Julia Neale:So that was pretty lucky for us were you living in the Zurich area at that time?
Johanna Sargeant:yeah, we were. We started off living just outside of Bern in this really, really tiny town called Boll, and that was. We went on Homegate, went on like the real estate search and found the cheapest apartment in all of Switzerland and we moved there for six months before we managed to move into Zurich and we lived in Vidicon in Zurich for a while.
Julia Neale:So you decided to get pregnant with your first son, and then how was the pregnancy with him? How did that go? And then how would you compare your first pregnancy with your second pregnancy, when you had this toddler at the time?

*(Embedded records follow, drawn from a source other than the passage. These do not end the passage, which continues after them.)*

--- src/include/wct_pkg.sv ---
// Purpose: constants, types and helpers of the weigh timing block
// Assumes: settings packed decimal, weights binary
// Notes: offsets are word indices in the shared data area
package wct_pkg;
  // register word offsets
  localparam logic [7:0] OFS_INHIBIT = 8'h14;
  localparam logic [7:0] OFS_COMPARE = 8'h15;
  localparam logic [7:0] OFS_PULSE = 8'h16;
  localparam logic [7:0] OFS_JOG = 8'h17;
  localparam logic [7:0] OFS_INTERVAL = 8'h18;
  localparam logic [7:0] OFS_CONFIG = 8'h19;
  localparam logic [7:0] OFS_NET_LO = 8'h2c;
  localparam logic [7:0] OFS_NET_HI = 8'h2d;
  localparam logic [7:0] OFS_GROSS_LO = 8'h2e;
  localparam logic [7:0] OFS_GROSS_HI = 8'h2f;
  // values after reset
  localparam logic [15:0] RST_INHIBIT = 16'h0050;
  localparam logic [15:0] RST_COMPARE = 16'h0150;
  localparam logic [15:0] RST_PULSE = 16'h0300;
  localparam logic [15:0] RST_JOG = 16'h0100;
  localparam logic [15:0] RST_INTERVAL = 16'h0101;
  localparam logic [15:0] RST_CONFIG = 16'h0000;
  localparam logic [15:0] RST_LIMIT_LO = 16'h9999;
  localparam logic [15:0] RST_LIMIT_HI = 16'h0009;
  // config word fields
  localparam int CFG_MODE_LSB = 0;
  localparam int CFG_NZ_CHECK = 2;
  localparam int CFG_WV_CHECK = 3;
  localparam int CFG_JOG_ON = 4;
  localparam int CFG_SEQ_MODE = 5;
  localparam int CFG_NET = 6;
  // status word seven fields
  localparam int ST7_NET_OVER = 10;
  localparam int ST7_GROSS_OVER = 12;
  // sequence error codes
  localparam logic [3:0] ERR_NONE = 4'h0;
  localparam logic [3:0] ERR_STOP_AT_START = 4'h1;
  localparam logic [3:0] ERR_NEAR_ZERO = 4'h4;
  localparam logic [3:0] ERR_START_WEIGHT = 4'h5;
  // timing: one timer step is 10 ms
  localparam int STEP_MS = 10;
  localparam int CLK_MHZ = 125;
  localparam int STEP_CYCLES = STEP_MS * 1000 * CLK_MHZ;
  localparam int TIMERS = 4;
  localparam int T_INHIBIT = 0;
  localparam int T_COMPARE = 1;
  localparam int T_PULSE = 2;
  localparam int T_JOG = 3;

  typedef enum logic [1:0] {
    CPL_TIMER,
    CPL_TIMER_AND_STABLE,
    CPL_TIMER_OR_STABLE,
    CPL_RESERVED
  } wct_cpl_mode_t;

  typedef enum {
    ST_IDLE,
    ST_FEED,
    ST_INHIBIT,
    ST_COMPARE,
    ST_JOG
  } wct_state_t;

  function automatic logic [9:0] bcd3_to_bin(input logic [11:0] d);
    bcd3_to_bin = 10'(d[11:8] * 7'd100) + 10'(d[7:4] * 4'd10) + 10'(d[3:0]);
  endfunction

  function automatic logic [16:0] bcd5_to_bin(input logic [3:0] hi, input logic [15:0] lo);
    bcd5_to_bin = 17'(hi * 17'd10000) + 17'(lo[15:12] * 17'd1000) + 17'(lo[11:8] * 17'd100)
      + 17'(lo[7:4] * 17'd10) + 17'(lo[3:0]);
  endfunction
endpackage

--- src/wct_timer.sv ---
// Purpose: decimal preset down-timer counted in 10 ms steps
// Assumes: step is a one-cycle enable from the step divider
// Notes: a preset of zero finishes one cycle after start
`timescale 1ns/1ps
`default_nettype none
module wct_timer (
  // clock and reset
  input wire logic clock,
  input wire logic rst,
  // control
  input wire logic start,
  input wire logic step,
  input wire logic [11:0] preset,
  // status
  output logic busy,
  output logic done
);
  typedef struct packed {
    logic [9:0] cnt;
    logic busy;
    logic done;
  } wct_timer_st_t;

  wct_timer_st_t s_r, s_nxt;

  always_comb begin
    s_nxt = s_r;
    s_nxt.done = 1'b0;
    if (start) begin
      // three decimal digits, one lsb per step: see [RL17]
      s_nxt.cnt = wct_pkg::bcd3_to_bin(preset);
      s_nxt.busy = (wct_pkg::bcd3_to_bin(preset) != 10'h000);
      s_nxt.done = (wct_pkg::bcd3_to_bin(preset) == 10'h000);
    end else if (s_r.busy && step) begin
      s_nxt.cnt = s_r.cnt - 10'h001;
      if (s_r.cnt == 10'h001) begin
        s_nxt.busy = 1'b0;
        s_nxt.done = 1'b1;
      end
    end
  end

  always_ff @(posedge clock) begin
    if (rst) begin
      s_r <= '0;
    end else begin
      s_r <= s_nxt;
    end
  end

  assign busy = s_r.busy;
  assign done = s_r.done;
endmodule
`default_nettype wire

--- src/wct_every_n.sv ---
// Purpose: fires on every Nth event, N given as two decimal digits
// Assumes: event is a one-cycle pulse
// Notes: N of zero never fires; fire is combinational with the event
`timescale 1ns/1ps
`default_nettype none
module wct_every_n (
  // clock and reset
  input wire logic clock,
  input wire logic rst,
  // events
  input wire logic event_in,
  input wire logic [7:0] setting,
  // result
  output logic fire
);
  typedef struct packed {
    logic [6:0] cnt;
  } wct_every_st_t;

  wct_every_st_t s_r, s_nxt;
  logic [6:0] n;

  always_comb begin
    n = 7'(setting[7:4] * 4'd10) + 7'(setting[3:0]);
    s_nxt = s_r;
    fire = 1'b0;
    if (event_in && n != 7'h00) begin
      if (s_r.cnt + 7'h01 >= n) begin
        fire = 1'b1;
        s_nxt.cnt = 7'h00;
      end else begin
        s_nxt.cnt = s_r.cnt + 7'h01;
      end
    end
  end

  always_ff @(posedge clock) begin
    if (rst) begin
      s_r <= '0;
    end else begin
      s_r <= s_nxt;
    end
  end
endmodule
`default_nettype wire

--- src/wct_top.sv ---
// Purpose: comparison timing, judgement, auto zero, start checks, jog, alarms
// Assumes: host and weight inputs share this clock
// Notes: ten millisecond step divider shared by all timers
// Behaviour
// [RL1] inhibit then compare interval suspend comparison
// [RL2] completion by selected mode, held programmable time
// [RL3] judge only at measurement completion
// [RL4] judging interval: 00 off, N every Nth
// [RL5] capture sample only on judgement
// [RL6] auto zero interval: 00 off, N every Nth
// [RL7] gross zeroes digitally, net subtracts tare
// [RL8] near zero check refuses start, error 4
// [RL9] start weight at first setpoint, error 5
// [RL10] auto jog only in sequence mode, switchable
// [RL11] under restarts final feed until jog timer
// [RL12] jog timer range 0.00 to 9.99
// [RL13] net over alarm at status bit 10
// [RL14] gross over alarm at status bit 12
// [RL15] near zero when weight at most setting
// [RL16] under when below final minus tolerance
// [RL17] timers three decimal digits, 10 ms step
// [RL18] host writes packed decimal, five digits split
`timescale 1ns/1ps
`default_nettype none
module wct_top #(
  parameter int STEP_CYCLES = wct_pkg::STEP_CYCLES
) (
  // clock and reset
  input wire logic clock,
  input wire logic rst,
  // shared data area access
  input wire logic wr_en,
  input wire logic rd_en,
  input wire logic [7:0] addr,
  input wire logic [15:0] wr_data,
  output logic [15:0] rd_data,
  // sequence control
  input wire logic start_req,
  input wire logic stop_req,
  input wire logic valve_switch,
  input wire logic stable,
  // weights and set values, binary
  input wire logic [16:0] net_weight,
  input wire logic [16:0] gross_weight,
  input wire logic [16:0] final_value,
  input wire logic [16:0] first_setpoint,
  input wire logic [16:0] over_tol,
  input wire logic [16:0] under_tol,
  input wire logic [16:0] near_zero_setting,
  // sequence outputs
  output logic busy,
  output logic compare_suspended,
  output logic complete_out,
  output logic final_feed_output,
  output logic [3:0] seq_error_code,
  // judgement and zeroing
  output logic judge_over,
  output logic judge_go,
  output logic judge_under,
  output logic sample_capture,
  output logic digital_zero,
  output logic tare_subtract,
  output logic near_zero,
  // status
  output logic [15:0] status_word_seven
);
  typedef struct packed {
    wct_pkg::wct_state_t state;
    logic [20:0] div;
    logic step;
    logic elapsed;
    logic [15:0] inhibit_t;
    logic [15:0] compare_t;
    logic [15:0] pulse_t;
    logic [15:0] jog_t;
    logic [15:0] interval;
    logic [15:0] config_w;
    logic [15:0] net_lo;
    logic [15:0] net_hi;
    logic [15:0] gross_lo;
    logic [15:0] gross_hi;
    logic [15:0] rd_data;
    logic [3:0] err;
    logic feed;
    logic j_over;
    logic j_go;
    logic j_under;
    logic sample;
    logic dzero;
    logic tare;
    logic nz;
    logic [15:0] st7;
  } wct_top_st_t;

  wct_top_st_t s_r, s_nxt;
  logic [wct_pkg::TIMERS-1:0] t_start, t_busy, t_done;
  logic [11:0] t_preset [wct_pkg::TIMERS];
  logic judge_event, judge_fire, az_event, az_fire;
  logic [16:0] weight, net_limit, gross_limit;
  logic is_under, is_over, cpl_cond;
  wct_pkg::wct_cpl_mode_t mode;

  assign t_preset[wct_pkg::T_INHIBIT] = s_r.inhibit_t[11:0];
  assign t_preset[wct_pkg::T_COMPARE] = s_r.compare_t[11:0];
  assign t_preset[wct_pkg::T_PULSE] = s_r.pulse_t[11:0];
  // jog duration 0.00 to 9.99 in steps: see [RL12]
  assign t_preset[wct_pkg::T_JOG] = s_r.jog_t[11:0];

  genvar gi;
  generate
    for (gi = 0; gi < wct_pkg::TIMERS; gi++) begin : g_tmr
      wct_timer u_tmr (
        .clock(clock),
        .rst(rst),
        .start(t_start[gi]),
        .step(s_r.step),
        .preset(t_preset[gi]),
        .busy(t_busy[gi]),
        .done(t_done[gi])
      );
    end
  endgenerate

  // judging interval counts completions: see [RL4]
  wct_every_n u_judge (
    .clock(clock),
    .rst(rst),
    .event_in(judge_event),
    .setting(s_r.interval[7:0]),
    .fire(judge_fire)
  );

  // auto zero interval counts started processes: see [RL6]
  wct_every_n u_az (
    .clock(clock),
    .rst(rst),
    .event_in(az_event),
    .setting(s_r.interval[15:8]),
    .fire(az_fire)
  );

  always_comb begin
    mode = wct_pkg::wct_cpl_mode_t'(s_r.config_w[wct_pkg::CFG_MODE_LSB +: 2]);
    weight = s_r.config_w[wct_pkg::CFG_NET] ? net_weight : gross_weight;
    // limits arrive as four low digits plus one high digit: see [RL18]
    net_limit = wct_pkg::bcd5_to_bin(s_r.net_hi[3:0], s_r.net_lo);
    gross_limit = wct_pkg::bcd5_to_bin(s_r.gross_hi[3:0], s_r.gross_lo);
    // sums kept one bit wider so no tolerance wraps
    is_over = {1'b0, weight} > ({1'b0, final_value} + {1'b0, over_tol});
    is_under = ({1'b0, weight} + {1'b0, under_tol}) < {1'b0, final_value}; // see [RL16]
    case (mode)
      wct_pkg::CPL_TIMER: cpl_cond = s_r.elapsed;
      wct_pkg::CPL_TIMER_AND_STABLE: cpl_cond = s_r.elapsed && stable;
      wct_pkg::CPL_TIMER_OR_STABLE: cpl_cond = s_r.elapsed || stable;
      default: cpl_cond = s_r.elapsed;
    endcase
    s_nxt = s_r;
    t_start = '0;
    judge_event = 1'b0;
    az_event = 1'b0;
    s_nxt.sample = 1'b0;
    s_nxt.dzero = 1'b0;
    s_nxt.tare = 1'b0;

    // step divider: one pulse per 10 ms
    if (s_r.div >= 21'(STEP_CYCLES - 1)) begin
      s_nxt.div = '0;
      s_nxt.step = 1'b1;
    end else begin
      s_nxt.div = s_r.div + 21'h000001;
      s_nxt.step = 1'b0;
    end

    // register writes and reads
    if (wr_en) begin
      case (addr)
        wct_pkg::OFS_INHIBIT: s_nxt.inhibit_t = wr_data;
        wct_pkg::OFS_COMPARE: s_nxt.compare_t = wr_data;
        wct_pkg::OFS_PULSE: s_nxt.pulse_t = wr_data;
        wct_pkg::OFS_JOG: s_nxt.jog_t = wr_data;
        wct_pkg::OFS_INTERVAL: s_nxt.interval = wr_data;
        wct_pkg::OFS_CONFIG: s_nxt.config_w = wr_data;
        wct_pkg::OFS_NET_LO: s_nxt.net_lo = wr_data;
        wct_pkg::OFS_NET_HI: s_nxt.net_hi = wr_data;
        wct_pkg::OFS_GROSS_LO: s_nxt.gross_lo = wr_data;
        wct_pkg::OFS_GROSS_HI: s_nxt.gross_hi = wr_data;
        default: ;
      endcase
    end
    if (rd_en) begin
      case (addr)
        wct_pkg::OFS_INHIBIT: s_nxt.rd_data = s_r.inhibit_t;
        wct_pkg::OFS_COMPARE: s_nxt.rd_data = s_r.compare_t;
        wct_pkg::OFS_PULSE: s_nxt.rd_data = s_r.pulse_t;
        wct_pkg::OFS_JOG: s_nxt.rd_data = s_r.jog_t;
        wct_pkg::OFS_INTERVAL: s_nxt.rd_data = s_r.interval;
        wct_pkg::OFS_CONFIG: s_nxt.rd_data = s_r.config_w;
        wct_pkg::OFS_NET_LO: s_nxt.rd_data = s_r.net_lo;
        wct_pkg::OFS_NET_HI: s_nxt.rd_data = s_r.net_hi;
        wct_pkg::OFS_GROSS_LO: s_nxt.rd_data = s_r.gross_lo;
        wct_pkg::OFS_GROSS_HI: s_nxt.rd_data = s_r.gross_hi;
        default: s_nxt.rd_data = 16'h0000;
      endcase
    end

    // continuous flags
    s_nxt.nz = (weight <= near_zero_setting); // see [RL15]
    s_nxt.st7 = 16'h0000;
    s_nxt.st7[wct_pkg::ST7_NET_OVER] = (net_weight > net_limit); // see [RL13]
    s_nxt.st7[wct_pkg::ST7_GROSS_OVER] = (gross_weight > gross_limit); // see [RL14]

    // compare timer end latches elapsed for the completion mode: see [RL2]
    if (t_done[wct_pkg::T_COMPARE]) begin
      s_nxt.elapsed = 1'b1;
    end

    case (s_r.state)
      wct_pkg::ST_IDLE: begin
        if (start_req) begin
          if (stop_req) begin
            s_nxt.err = wct_pkg::ERR_STOP_AT_START;
          end else if (s_r.config_w[wct_pkg::CFG_NZ_CHECK] && !s_r.nz) begin
            s_nxt.err = wct_pkg::ERR_NEAR_ZERO; // see [RL8]
          end else if (s_r.config_w[wct_pkg::CFG_WV_CHECK] &&
                       ({1'b0, weight} + {1'b0, first_setpoint}) >= {1'b0, final_value}) begin
            // the lower code wins when both checks fail
            s_nxt.err = wct_pkg::ERR_START_WEIGHT; // see [RL9]
          end else begin
            s_nxt.err = wct_pkg::ERR_NONE;
            az_event = 1'b1;
            if (az_fire) begin
              s_nxt.dzero = !s_r.config_w[wct_pkg::CFG_NET]; // see [RL7]
              s_nxt.tare = s_r.config_w[wct_pkg::CFG_NET]; // see [RL7]
            end
            s_nxt.state = wct_pkg::ST_FEED;
          end
        end
      end
      wct_pkg::ST_FEED: begin
        if (valve_switch) begin
          t_start[wct_pkg::T_INHIBIT] = 1'b1; // see [RL1]
          s_nxt.state = wct_pkg::ST_INHIBIT;
        end
      end
      wct_pkg::ST_INHIBIT: begin
        if (t_done[wct_pkg::T_INHIBIT]) begin
          t_start[wct_pkg::T_COMPARE] = 1'b1; // see [RL1]
          s_nxt.elapsed = 1'b0;
          s_nxt.state = wct_pkg::ST_COMPARE;
        end
      end
      wct_pkg::ST_COMPARE: begin
        if (cpl_cond) begin
          t_start[wct_pkg::T_PULSE] = 1'b1; // see [RL2]
          judge_event = 1'b1; // see [RL3]
          s_nxt.state = wct_pkg::ST_IDLE;
          if (judge_fire) begin
            s_nxt.j_over = is_over;
            s_nxt.j_under = is_under;
            s_nxt.j_go = !is_over && !is_under;
            // sample taken in the same cycle that a jog restarts the feed: see [RL5]
            s_nxt.sample = 1'b1;
            if (is_under && s_r.config_w[wct_pkg::CFG_JOG_ON] && s_r.config_w[wct_pkg::CFG_SEQ_MODE]) begin
              t_start[wct_pkg::T_JOG] = 1'b1; // see [RL10]
              s_nxt.feed = 1'b1; // see [RL11]
              s_nxt.state = wct_pkg::ST_JOG;
            end
          end
        end
      end
      wct_pkg::ST_JOG: begin
        if (t_done[wct_pkg::T_JOG]) begin
          s_nxt.feed = 1'b0; // see [RL11]
          t_start[wct_pkg::T_INHIBIT] = 1'b1;
          s_nxt.state = wct_pkg::ST_INHIBIT;
        end
      end
      default: s_nxt.state = wct_pkg::ST_IDLE;
    endcase

    // stop aborts the sequence and final feed (running timers keep going) and clears a pending error unless a start comes with it while idle
    if (stop_req && s_r.state != wct_pkg::ST_IDLE) begin
      s_nxt.state = wct_pkg::ST_IDLE;
      s_nxt.feed = 1'b0;
      s_nxt.err = wct_pkg::ERR_NONE;
    end else if (stop_req && !start_req) begin
      s_nxt.err = wct_pkg::ERR_NONE;
    end
  end

  always_ff @(posedge clock) begin
    if (rst) begin
      s_r <= '0;
      s_r.state <= wct_pkg::ST_IDLE;
      s_r.inhibit_t <= wct_pkg::RST_INHIBIT;
      s_r.compare_t <= wct_pkg::RST_COMPARE;
      s_r.pulse_t <= wct_pkg::RST_PULSE;
      s_r.jog_t <= wct_pkg::RST_JOG;
      s_r.interval <= wct_pkg::RST_INTERVAL;
      s_r.config_w <= wct_pkg::RST_CONFIG;
      s_r.net_lo <= wct_pkg::RST_LIMIT_LO;
      s_r.net_hi <= wct_pkg::RST_LIMIT_HI;
      s_r.gross_lo <= wct_pkg::RST_LIMIT_LO;
      s_r.gross_hi <= wct_pkg::RST_LIMIT_HI;
    end else begin
      s_r <= s_nxt;
    end
  end

  // outputs
  assign rd_data = s_r.rd_data;
  assign busy = (s_r.state != wct_pkg::ST_IDLE);
  // held off through inhibit and compare time
  assign compare_suspended = t_busy[wct_pkg::T_INHIBIT] || t_busy[wct_pkg::T_COMPARE]
    || (s_r.state == wct_pkg::ST_INHIBIT);
  assign complete_out = t_busy[wct_pkg::T_PULSE];
  assign final_feed_output = s_r.feed;
  assign seq_error_code = s_r.err;
  assign judge_over = s_r.j_over;
  assign judge_go = s_r.j_go;
  assign judge_under = s_r.j_under;
  assign sample_capture = s_r.sample;
  assign digital_zero = s_r.dzero;
  assign tare_subtract = s_r.tare;
  assign near_zero = s_r.nz;
  assign status_word_seven = s_r.st7;
endmodule
`default_nettype wire

--- config.mk ---
export PLATFORM = sky130hd
export DESIGN_NAME = wct_top
export DESIGN_NICKNAME = d
export VERILOG_FILES = /design/src/include/wct_pkg.sv /design/src/wct_timer.sv /design/src/wct_every_n.sv /design/src/wct_top.sv
export SDC_FILE = /design/constraint.sdc
export NUM_CORES = 1
export LEC_CHECK = 0
export BUFFER_PORTS_ARGS = -buffer_cell sky130_fd_sc_hd__clkbuf_2
export CORE_MARGIN = 3
export CORE_UTILIZATION = 50
export DETAILED_ROUTE_END_ITERATION = 12
export HOLD_SLACK_MARGIN = 0.06
export PLACE_DENSITY = 0.71
export RECOVER_POWER = 100
export SLEW_MARGIN = 20
export SYNTH_ARGS = -nofsm -noshare
export SYNTH_HDL_FRONTEND = slang
export SYNTH_HIERARCHICAL = 1
export SYNTH_SLANG_ARGS = --single-unit
--- constraint.sdc ---
create_clock -name clock -period 5.3 [get_ports clock]
set_input_delay 0.53 -clock clock [delete_from_list [all_inputs] [get_ports clock]]
set_output_delay 0.53 -clock clock [all_outputs]
set_load 0.01 [all_outputs]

Johanna Sargeant:Yeah, I was unsurprisingly thrilled to be pregnant. Yeah, I was unsurprisingly thrilled to be pregnant, and I feel like I could not get enough information about being pregnant and about what was happening with this baby that was growing inside of me. There was not like I was obsessed, obsessed about it. I needed like day by day updates was not enough. I needed hour by hour, like what is happening with what cell at what time. I wanted all of the information and I just felt like really, um, just desperate for more information all the time. I think a lot of people feel that way, right, right, and all of the kind of general like you know, this is when this develops and this is when this develops, like, no, I want to know what is going on with my baby in there at this moment in time. Right, and I really remember that kind of urgency that I had to try to find out all of this information, that I had to try to find out all of this information.
Johanna Sargeant:I was it wasn't easy. I'm tentative to say it wasn't easy because I'm also I hear so many stories and I work with so many people that have really tricky experiences and tricky pregnancies and so, in the grand scheme of things. It was a very healthy and easy pregnancy. I know that, like I had a lot of back pain, I had a lot of pelvic pain and my nausea was not too bad, but it was, you know, it was like low level there all the time. It just wasn't pleasant and all of the visions that, again, I think probably a lot of people have, of being like seven months pregnant and running along the edge of the lake and being like you know, like that was not happening at all. I was in like a decent amount of pain in my hips and stuff as well, but I was thrilled so it didn't really bother me. I tried very hard to be as healthy as I humanly could be.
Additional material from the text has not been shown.